WORK TO BE COMPLETED: Report how many lines of the material contain the string "placement". Add nothing beyond the number.

MATERIAL TO PROCESS:
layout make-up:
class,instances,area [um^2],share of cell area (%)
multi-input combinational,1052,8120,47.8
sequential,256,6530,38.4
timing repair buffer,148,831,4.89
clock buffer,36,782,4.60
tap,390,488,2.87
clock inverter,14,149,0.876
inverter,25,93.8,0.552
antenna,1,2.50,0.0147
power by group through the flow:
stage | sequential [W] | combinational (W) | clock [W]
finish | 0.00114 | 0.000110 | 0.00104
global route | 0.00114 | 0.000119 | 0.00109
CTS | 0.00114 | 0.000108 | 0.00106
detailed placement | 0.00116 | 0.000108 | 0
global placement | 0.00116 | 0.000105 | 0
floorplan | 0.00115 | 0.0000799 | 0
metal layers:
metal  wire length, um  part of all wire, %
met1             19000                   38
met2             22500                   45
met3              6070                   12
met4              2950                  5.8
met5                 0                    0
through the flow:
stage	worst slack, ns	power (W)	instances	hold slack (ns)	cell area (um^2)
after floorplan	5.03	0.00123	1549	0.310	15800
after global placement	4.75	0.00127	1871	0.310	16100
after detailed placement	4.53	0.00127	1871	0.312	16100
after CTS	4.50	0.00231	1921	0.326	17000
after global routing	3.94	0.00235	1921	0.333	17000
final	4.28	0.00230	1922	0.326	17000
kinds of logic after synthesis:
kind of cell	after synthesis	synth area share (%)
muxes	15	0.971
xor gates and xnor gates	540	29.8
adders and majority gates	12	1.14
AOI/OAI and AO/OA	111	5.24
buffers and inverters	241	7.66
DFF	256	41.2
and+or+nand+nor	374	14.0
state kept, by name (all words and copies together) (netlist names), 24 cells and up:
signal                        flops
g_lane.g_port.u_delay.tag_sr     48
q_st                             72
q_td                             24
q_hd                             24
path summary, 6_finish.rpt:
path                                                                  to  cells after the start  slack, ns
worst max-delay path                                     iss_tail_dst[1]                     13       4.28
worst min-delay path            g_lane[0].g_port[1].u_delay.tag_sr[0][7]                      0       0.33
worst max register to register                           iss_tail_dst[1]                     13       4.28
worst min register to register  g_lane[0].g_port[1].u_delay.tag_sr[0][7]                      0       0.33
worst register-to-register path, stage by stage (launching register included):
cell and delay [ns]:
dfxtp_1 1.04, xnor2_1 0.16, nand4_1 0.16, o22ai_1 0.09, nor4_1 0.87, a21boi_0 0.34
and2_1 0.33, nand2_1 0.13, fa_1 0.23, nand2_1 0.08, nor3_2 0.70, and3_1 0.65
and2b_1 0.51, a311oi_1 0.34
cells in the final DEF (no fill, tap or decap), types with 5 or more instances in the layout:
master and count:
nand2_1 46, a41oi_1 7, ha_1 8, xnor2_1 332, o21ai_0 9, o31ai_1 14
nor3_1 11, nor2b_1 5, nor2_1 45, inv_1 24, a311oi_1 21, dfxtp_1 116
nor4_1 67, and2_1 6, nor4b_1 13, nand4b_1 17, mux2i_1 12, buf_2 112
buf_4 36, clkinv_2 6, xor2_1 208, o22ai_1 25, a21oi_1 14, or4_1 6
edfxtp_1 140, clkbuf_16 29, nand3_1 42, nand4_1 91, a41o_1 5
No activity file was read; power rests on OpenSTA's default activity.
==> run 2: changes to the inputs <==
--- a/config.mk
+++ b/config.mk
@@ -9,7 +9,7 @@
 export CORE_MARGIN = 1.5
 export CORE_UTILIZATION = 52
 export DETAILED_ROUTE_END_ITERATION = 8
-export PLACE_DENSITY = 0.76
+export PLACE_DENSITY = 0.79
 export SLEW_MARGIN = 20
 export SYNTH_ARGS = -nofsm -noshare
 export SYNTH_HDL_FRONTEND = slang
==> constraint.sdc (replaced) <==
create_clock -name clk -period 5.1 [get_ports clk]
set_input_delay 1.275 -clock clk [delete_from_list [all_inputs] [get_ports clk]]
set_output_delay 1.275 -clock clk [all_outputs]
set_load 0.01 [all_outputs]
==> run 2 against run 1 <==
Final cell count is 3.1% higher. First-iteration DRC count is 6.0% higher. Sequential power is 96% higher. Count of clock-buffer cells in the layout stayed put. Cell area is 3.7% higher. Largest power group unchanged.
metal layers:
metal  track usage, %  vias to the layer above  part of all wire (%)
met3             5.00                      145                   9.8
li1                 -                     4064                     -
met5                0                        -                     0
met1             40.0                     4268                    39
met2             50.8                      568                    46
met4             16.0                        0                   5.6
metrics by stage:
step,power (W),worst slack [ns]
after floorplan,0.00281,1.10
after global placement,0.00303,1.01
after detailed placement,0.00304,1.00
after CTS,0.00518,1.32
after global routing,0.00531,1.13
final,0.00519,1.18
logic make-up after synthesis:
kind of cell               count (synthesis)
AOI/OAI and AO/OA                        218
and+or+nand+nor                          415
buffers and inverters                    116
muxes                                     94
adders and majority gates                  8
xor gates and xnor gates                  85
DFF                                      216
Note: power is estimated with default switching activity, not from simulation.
**src/rtl/mbox_pkg.sv**
```systemverilog
package mbox_pkg;
  localparam int unsigned AW = 10;
  localparam int unsigned DW = 32;
  localparam int unsigned HALF = 16;

  localparam logic [AW-1:0] OFS_CTRL   = 10'h000;
  localparam logic [AW-1:0] OFS_MASK   = 10'h004;
  localparam logic [AW-1:0] OFS_SETCLR = 10'h008;
  localparam logic [AW-1:0] OFS_STAT   = 10'h00C;
  localparam logic [AW-1:0] BANK_STEP  = 10'h010;
  localparam logic [AW-1:0] OFS_COUNT  = 10'h3F0;
  localparam logic [AW-1:0] OFS_REV    = 10'h3F4;

  localparam int unsigned RX_EN_BIT = 0;
  localparam int unsigned TX_EN_BIT = 16;

  // Write strobes that one port's decoder hands to its own bank.
  typedef struct packed {
    logic          ctrl_we;
    logic          mask_we;
    logic          sc_we;
    logic [DW-1:0] wdata;
  } bank_wr_t;

  // One bit for each implemented channel.
  function automatic logic [HALF-1:0] chan_mask(input int unsigned n);
    logic [HALF-1:0] m;
    m = '0;
    for (int unsigned i = 0; i < HALF; i++) begin
      if (i < n) m[i] = 1'b1;
    end
    return m;
  endfunction
endpackage

```
**src/rtl/mbox_port_dec.sv**
```systemverilog
module mbox_port_dec
  import mbox_pkg::*;
#(
  parameter int unsigned PID     = 0,
  parameter int unsigned NCH     = 16,
  parameter int unsigned VER_MAJ = 1,
  parameter int unsigned VER_MIN = 0
) (
  input  logic            clk,
  input  logic            rst_n,
  input  logic            wr,
  input  logic            rd,
  input  logic [AW-1:0]   addr,
  input  logic [DW-1:0]   wdata,
  input  logic [DW-1:0]   ctrl_rd,
  input  logic [DW-1:0]   mask_rd,
  input  logic [HALF-1:0] stat_rd,
  output bank_wr_t        bwr,
  output logic [DW-1:0]   rdata
);
  localparam logic [AW-1:0] BASE      = (PID == 0) ? 10'h000 : BANK_STEP;
  localparam logic [AW-1:0] A_CTRL    = BASE + OFS_CTRL;
  localparam logic [AW-1:0] A_MASK    = BASE + OFS_MASK;
  localparam logic [AW-1:0] A_SETCLR  = BASE + OFS_SETCLR;
  localparam logic [AW-1:0] A_STAT    = BASE + OFS_STAT;
  localparam logic [7:0]    COUNT_VAL = 8'(NCH);
  localparam logic [7:0]    REV_VAL   = {4'(VER_MAJ), 4'(VER_MIN)};

  logic [DW-1:0] rsel;

  // Write decode: only this port's own bank is reachable.
  always_comb begin
    bwr         = '0;
    bwr.wdata   = wdata;
    bwr.ctrl_we = wr && (addr == A_CTRL);
    bwr.mask_we = wr && (addr == A_MASK);
    bwr.sc_we   = wr && (addr == A_SETCLR);
  end

  // Read select. The set/clear offset and every unmapped offset read 0.
  always_comb begin
    rsel = '0;
    if (addr == A_CTRL) begin
      rsel = ctrl_rd;
    end else if (addr == A_MASK) begin
      rsel = mask_rd;
    end else if (addr == A_STAT) begin
      rsel = {{(DW-HALF){1'b0}}, stat_rd};
    end else if (addr == OFS_COUNT) begin
      rsel = {{(DW-8){1'b0}}, COUNT_VAL};
    end else if (addr == OFS_REV) begin
      rsel = {{(DW-8){1'b0}}, REV_VAL};
    end
  end

  // Read data is loaded on a read strobe and held otherwise.
  always_ff @(posedge clk or negedge rst_n) begin
    if (!rst_n) begin
      rdata <= '0;
    end else if (rd) begin
      rdata <= rsel;
    end
  end
endmodule

```
**src/rtl/mbox_ctrl_regs.sv**
```systemverilog
module mbox_ctrl_regs
  import mbox_pkg::*;
#(
  parameter int unsigned NCH = 16
) (
  input  logic          clk,
  input  logic          rst_n,
  input  bank_wr_t      bwr,
  output logic [DW-1:0] ctrl_q,
  output logic [DW-1:0] mask_q
);
  localparam logic [HALF-1:0] CHM       = chan_mask(NCH);
  localparam logic [DW-1:0]   MASK_KEEP = {CHM, CHM};
  localparam logic [DW-1:0]   CTRL_KEEP = (DW'(1) << RX_EN_BIT) | (DW'(1) << TX_EN_BIT);

  always_ff @(posedge clk or negedge rst_n) begin
    if (!rst_n) begin
      ctrl_q <= '0;
      mask_q <= MASK_KEEP;
    end else begin
      if (bwr.ctrl_we) ctrl_q <= bwr.wdata & CTRL_KEEP;
      if (bwr.mask_we) mask_q <= bwr.wdata & MASK_KEEP;
    end
  end
endmodule

```
**src/rtl/mbox_flag_array.sv**
```systemverilog
module mbox_flag_array
  import mbox_pkg::*;
#(
  parameter int unsigned NPROC = 2,
  parameter int unsigned NCH   = 16
) (
  input  logic                       clk,
  input  logic                       rst_n,
  input  logic [NPROC-1:0][HALF-1:0] set_req,
  input  logic [NPROC-1:0][HALF-1:0] clr_req,
  output logic [NPROC-1:0][HALF-1:0] stat_q
);
  localparam logic [HALF-1:0] CHM = chan_mask(NCH);

  for (genvar p = 0; p < NPROC; p++) begin : g_proc
    // A set beats a clear of the same flag in the same cycle.
    always_ff @(posedge clk or negedge rst_n) begin
      if (!rst_n) begin
        stat_q[p] <= '0;
      end else begin
        stat_q[p] <= ((stat_q[p] & ~clr_req[p]) | set_req[p]) & CHM;
      end
    end
  end
endmodule

```
**src/rtl/mbox_irq_gen.sv**
```systemverilog
module mbox_irq_gen
  import mbox_pkg::*;
#(
  parameter int unsigned NCH = 16
) (
  input  logic                clk,
  input  logic                rst_n,
  input  logic [1:0]          rx_en,
  input  logic [1:0]          tx_en,
  input  logic [1:0][DW-1:0]  mask,
  input  logic [1:0][HALF-1:0] stat,
  output logic [1:0]          rx_irq,
  output logic [1:0]          tx_irq
);
  localparam logic [HALF-1:0] CHM = chan_mask(NCH);

  for (genvar p = 0; p < 2; p++) begin : g_irq
    localparam int unsigned Q = 1 - p;
    logic rx_hit;
    logic tx_hit;

    // Receive: the peer has occupied a channel that this side has unmasked.
    assign rx_hit = |(stat[Q] & ~mask[p][HALF-1:0] & CHM);
    // Transmit: an own channel is free and this side has unmasked it.
    assign tx_hit = |(~stat[p] & ~mask[p][DW-1:HALF] & CHM);

    always_ff @(posedge clk or negedge rst_n) begin
      if (!rst_n) begin
        rx_irq[p] <= 1'b0;
        tx_irq[p] <= 1'b0;
      end else begin
        rx_irq[p] <= rx_en[p] & rx_hit;
        tx_irq[p] <= tx_en[p] & tx_hit;
      end
    end
  end
endmodule

```
**src/rtl/mbox_flag_ctrl.sv**
```systemverilog
module mbox_flag_ctrl
  import mbox_pkg::*;
#(
  parameter int unsigned NCH     = 12,
  parameter int unsigned VER_MAJ = 1,
  parameter int unsigned VER_MIN = 0
) (
  input  logic                clk,
  input  logic                rst_n,
  input  logic [1:0]          p_wr,
  input  logic [1:0]          p_rd,
  input  logic [1:0][AW-1:0]  p_addr,
  input  logic [1:0][DW-1:0]  p_wdata,
  output logic [1:0][DW-1:0]  p_rdata,
  output logic [1:0]          rx_irq,
  output logic [1:0]          tx_irq
);
  bank_wr_t [1:0]        bwr;
  logic [1:0][DW-1:0]    ctrl_v;
  logic [1:0][DW-1:0]    mask_v;
  logic [1:0][HALF-1:0]  own_stat;
  logic [1:0][HALF-1:0]  set_req;
  logic [1:0][HALF-1:0]  clr_req;
  logic [1:0]            rx_en;
  logic [1:0]            tx_en;

  for (genvar p = 0; p < 2; p++) begin : g_bank
    localparam int unsigned Q = 1 - p;

    mbox_port_dec #(
      .PID(p), .NCH(NCH), .VER_MAJ(VER_MAJ), .VER_MIN(VER_MIN)
    ) u_dec (
      .clk     (clk),
      .rst_n   (rst_n),
      .wr      (p_wr[p]),
      .rd      (p_rd[p]),
      .addr    (p_addr[p]),
      .wdata   (p_wdata[p]),
      .ctrl_rd (ctrl_v[p]),
      .mask_rd (mask_v[p]),
      .stat_rd (own_stat[p]),
      .bwr     (bwr[p]),
      .rdata   (p_rdata[p])
    );

    mbox_ctrl_regs #(.NCH(NCH)) u_regs (
      .clk    (clk),
      .rst_n  (rst_n),
      .bwr    (bwr[p]),
      .ctrl_q (ctrl_v[p]),
      .mask_q (mask_v[p])
    );

    // A processor's upper half sets its own flags; the peer's lower half clears them.
    assign set_req[p] = bwr[p].sc_we ? bwr[p].wdata[DW-1:HALF] : '0;
    assign clr_req[p] = bwr[Q].sc_we ? bwr[Q].wdata[HALF-1:0]  : '0;
    assign rx_en[p]   = ctrl_v[p][RX_EN_BIT];
    assign tx_en[p]   = ctrl_v[p][TX_EN_BIT];
  end

  mbox_flag_array #(.NPROC(2), .NCH(NCH)) u_flags (
    .clk     (clk),
    .rst_n   (rst_n),
    .set_req (set_req),
    .clr_req (clr_req),
    .stat_q  (own_stat)
  );

  mbox_irq_gen #(.NCH(NCH)) u_irq (
    .clk    (clk),
    .rst_n  (rst_n),
    .rx_en  (rx_en),
    .tx_en  (tx_en),
    .mask   (mask_v),
    .stat   (own_stat),
    .rx_irq (rx_irq),
    .tx_irq (tx_irq)
  );
endmodule

```
**config.mk**
```make
export PLATFORM = sky130hd
export DESIGN_NAME = mbox_flag_ctrl
export DESIGN_NICKNAME = d
export VERILOG_FILES = /design/src/rtl/mbox_pkg.sv /design/src/rtl/mbox_port_dec.sv /design/src/rtl/mbox_ctrl_regs.sv /design/src/rtl/mbox_flag_array.sv /design/src/rtl/mbox_irq_gen.sv /design/src/rtl/mbox_flag_ctrl.sv
export SDC_FILE = /design/constraint.sdc
export NUM_CORES = 1
export LEC_CHECK = 0
export ABC_AREA = 0
export ABC_CLOCK_PERIOD_IN_PS = 2000
export CAP_MARGIN = 20
export CORE_ASPECT_RATIO = 0.75
export CORE_MARGIN = 2
export CORE_UTILIZATION = 28
export DETAILED_ROUTE_END_ITERATION = 7
export DONT_BUFFER_PORTS = 1
export SLEW_MARGIN = 20
export SYNTH_ARGS = -nofsm -noshare
export SYNTH_HDL_FRONTEND = slang
export SYNTH_SLANG_ARGS = --single-unit
```
**constraint.sdc**
```tcl
create_clock -name clk -period 2 [get_ports clk]
set_clock_uncertainty 0.2 [all_clocks]
set_input_delay 0.1 -clock clk [delete_from_list [all_inputs] [get_ports clk]]
set_output_delay 0.1 -clock clk [all_outputs]
set_load 0.03 [all_outputs]
```
==> results.sh <==
export IMPL_status="finished, violations left"
export IMPL_failed_checks="hold timing"
export IMPL_setup_viol=0
export IMPL_numCtsBuffers=17
export IMPL_critPathArrivalTime_ps=2040
export IMPL_post_place_ws_ps=-1.43
export IMPL_cts_root_buffer="clkbuf_16"
export IMPL_synth_commonest_cells="80 x dfrtp_1, 48 x dfstp_2, 47 x a22o_1"
export IMPL_route_detailed_drc=0
export IMPL_ir_drop_mv=0.527
export IMPL_first_global_vias=4676
export IMPL_clk_latency_ps=410
export IMPL_worstMarginPinSlew_ps=731
export IMPL_die_y_um=131
export IMPL_postLayoutCellArea_sq_um=7930
export IMPL_synth_distinct_cells=50
export IMPL_grt_max_degree=129
export IMPL_layout_nets=682
export IMPL_grt_pass1_wl_um=28700
export IMPL_dieArea_sq_um=22600
export IMPL_fin_crit_ps=1950
export IMPL_dp_hpwl_um=13300
export IMPL_worst_hold_slack_ps=-820
export IMPL_synthMuxAreaShare_pct=14.3
export IMPL_min_path_type="primary input to async pin"
export IMPL_ios=158
export IMPL_critPathRequiredTime_ps=2080
export IMPL_viasPerCell=5.03
export IMPL_start_kind="primary input"
export IMPL_clk_path_buf_depth=2
export IMPL_vias=4499
export IMPL_yosysWarnings=0
export IMPL_path_clk_slew_ps=60
export IMPL_fin_setup_tns_ps=0
export IMPL_yosysTopAreaCell="dfrtp_1"
export IMPL_post_route_period_util_pct=97.7
export IMPL_yosys_area_share_xor_xnor_pct=0
export IMPL_endpoint_kind="flop"
export IMPL_ys_async_sr_fraction_pct=100
export IMPL_seq_area_frac_synth_pct=54.4
export IMPL_initialDrtViolationCount=373
export IMPL_syn2layout_area_growth_pct=32.2
export IMPL_gp_congestion=0.845
export IMPL_setup_worst_path_class="primary input to flop"
export IMPL_leakage_nw=3.36
export IMPL_rsz0062_at_grt="false"
export IMPL_synth_edff_count=0
export IMPL_drv_cap=0
export IMPL_track_usage_pct=16.9
export IMPL_drt_pass1_iterations=4
export IMPL_synth_cell_area_sq_um=6000
export IMPL_cts_hold_buffers_added=99
export IMPL_std_cell_rows=46
export IMPL_slew_violations=0
export IMPL_cts_sinks=128
export IMPL_core_sq_um=21100
export IMPL_syn_area_per_cell_sq_um=12.6
export IMPL_syn_inst=478
export IMPL_drive_gt1_share_pct=27.9
export IMPL_fin_util_pct=37.7
export IMPL_relSlewSlack_pct=51.3
export IMPL_ys_flop_type="dfrtp_1"
export IMPL_synth_area_top_cells="dfrtp_1 33%, dfstp_2 21%, mux2_4 10%, a22o_1 6.9%, mux2_2 2.4%"
export IMPL_port_buffers=0
export IMPL_routed_wirelength_um=18900
export IMPL_path_max_fanout=11
export IMPL_wl_per_cell_um=21.1
export IMPL_power_density_nw_per_um2=761
export IMPL_fin_ws_ps=46.2
export IMPL_cts_tree="done"
export IMPL_synth_compound_area_share_pct=15.3
export IMPL_initial_core_util_pct=28.5
export IMPL_synth_top_family_by_area="compound AO/OA/AOI/OAI gates"
export IMPL_synth_fa_ha_area_share_pct=0
export IMPL_ys_ff_latch=128
export IMPL_hold_viol_final=130
export IMPL_place_area_sq_um=6270
export IMPL_drtAntennaViolNets=0
export IMPL_grt_remaining_overflow=0
export IMPL_synth_top_area_share_pct=33.4
export IMPL_htreeDepth=4
export IMPL_max_freq_mhz=512
export IMPL_die_width_um=173
export IMPL_synth_most_common_cell="dfrtp_1"
export IMPL_antenna_found_initial=1
export IMPL_synthSimpleGateAreaFrac_pct=8.47
[layout by cell type, fill, tap and decap left out, types with 2 or more instances in the layout]
cell            count
nand2_1            37
clkinvlp_4          3
dlymetal6s4s_1      4
nor3b_1             2
nand3_1             4
nand4_1             2
nor2_1             10
mux2_4             40
or4_4               2
bufinv_16           2
inv_1              38
a31oi_1             2
buf_6               2
conb_1             16
buf_4              15
nor4_4              2
dlygate4sd3_1      95
nand3b_1            2
dfrtp_1            79
a32oi_1             7
clkinv_4            4
mux2i_1            11
a22o_1             47
nor4_1              6
nor3_1              6
nor3_2              2
buf_12              3
a22oi_1             5
o21ai_0            16
or2_2               2
o2bb2ai_1           9
o31a_1              2
mux2_2             13
a221oi_1            6
dfstp_2            48
clkinv_2            5
clkbuf_16          18
o22ai_1            18
[logic make-up (layout without fill, tap and decap cells)]
family                 Yosys count  count (layout)
other                            1              17
and+or+nand+nor                 86              86
AOI/OAI and AO/OA              119             119
muxes                           64              64
DFF                            128             128
buffers and inverters           80             192
[power breakdown]
part / internal (mW) / switching [mW]
logic: 0.164 / 0.158
registers: 2.63 / 0.0327
clock network: 1.86 / 1.19
[critical path: stages]
cell	delay, ps
or4_1	570
buf_4	200
nor3_4	170
buf_12	170
nand2_1	80
a22o_1	190
dlygate4sd3_1	550
[what timing repair did]
item	4_1_cts	5_1_grt
setup endpoints to repair	0	29
buffers inserted	0	4
gates resized for setup	0	9
hold endpoints to repair	231	128
[registers in the layout, indices dropped and copies added (netlist names)]
| register | cells |
|---|---|
| g_bank.u_dec.rdata | 48 |
| g_bank.u_regs.ctrl_q | 4 |
| g_bank.u_regs.mask_q | 48 |
| u_flags.stat_q | 24 |
| u_irq.rx_irq | 2 |
| u_irq.tx_irq | 2 |
[worst paths after layout]
kind                                       startpoint                         end  slack, ps  depth (start not counted)
max                                         p_addr[1]          u_flags.stat_q[16]         50                          7
min                                             rst_n    g_bank[0].u_dec.rdata[2]       -820                          0
max reg2reg                g_bank[0].u_regs.mask_q[4]    g_bank[0].u_dec.rdata[4]         80                          5
min reg2reg                g_bank[1].u_regs.ctrl_q[0]             u_irq.rx_irq[1]        320                          2
max in group asynchronous                       rst_n  g_bank[1].u_regs.mask_q[7]       2120                          0
min in group clk                              p_rd[1]    g_bank[1].u_dec.rdata[4]        -20                          2
[layout make-up]
class | instances | area, sq um
Fill cell | 2087 | 13100
Sequential cell | 128 | 3260
Multi-Input combinational cell | 285 | 2350
Timing Repair Buffer | 121 | 1230
Clock buffer | 18 | 439
Tap cell | 288 | 360
Inverter | 39 | 146
Clock inverter | 14 | 143
Antenna cell | 1 | 2.50
[layer usage]
| layer | wire (um) | GRT usage, % |
|---|---|---|
| met1 | 8730 | 23.9 |
| met2 | 8170 | 25.2 |
| met3 | 1860 | 5.30 |
| met4 | 134 | 3.99 |
| met5 | 0 | 0 |
[metrics by stage]
step	cells	power, mW
3_5_place_dp	756	2.85
2_1_floorplan	493	2.86
6_report	894	6.04
4_1_cts	887	6.06
5_1_grt	894	6.23
3_3_place_gp	756	2.84
No activity file was read; power rests on OpenSTA's default activity.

EXERCISE OUTPUT: 6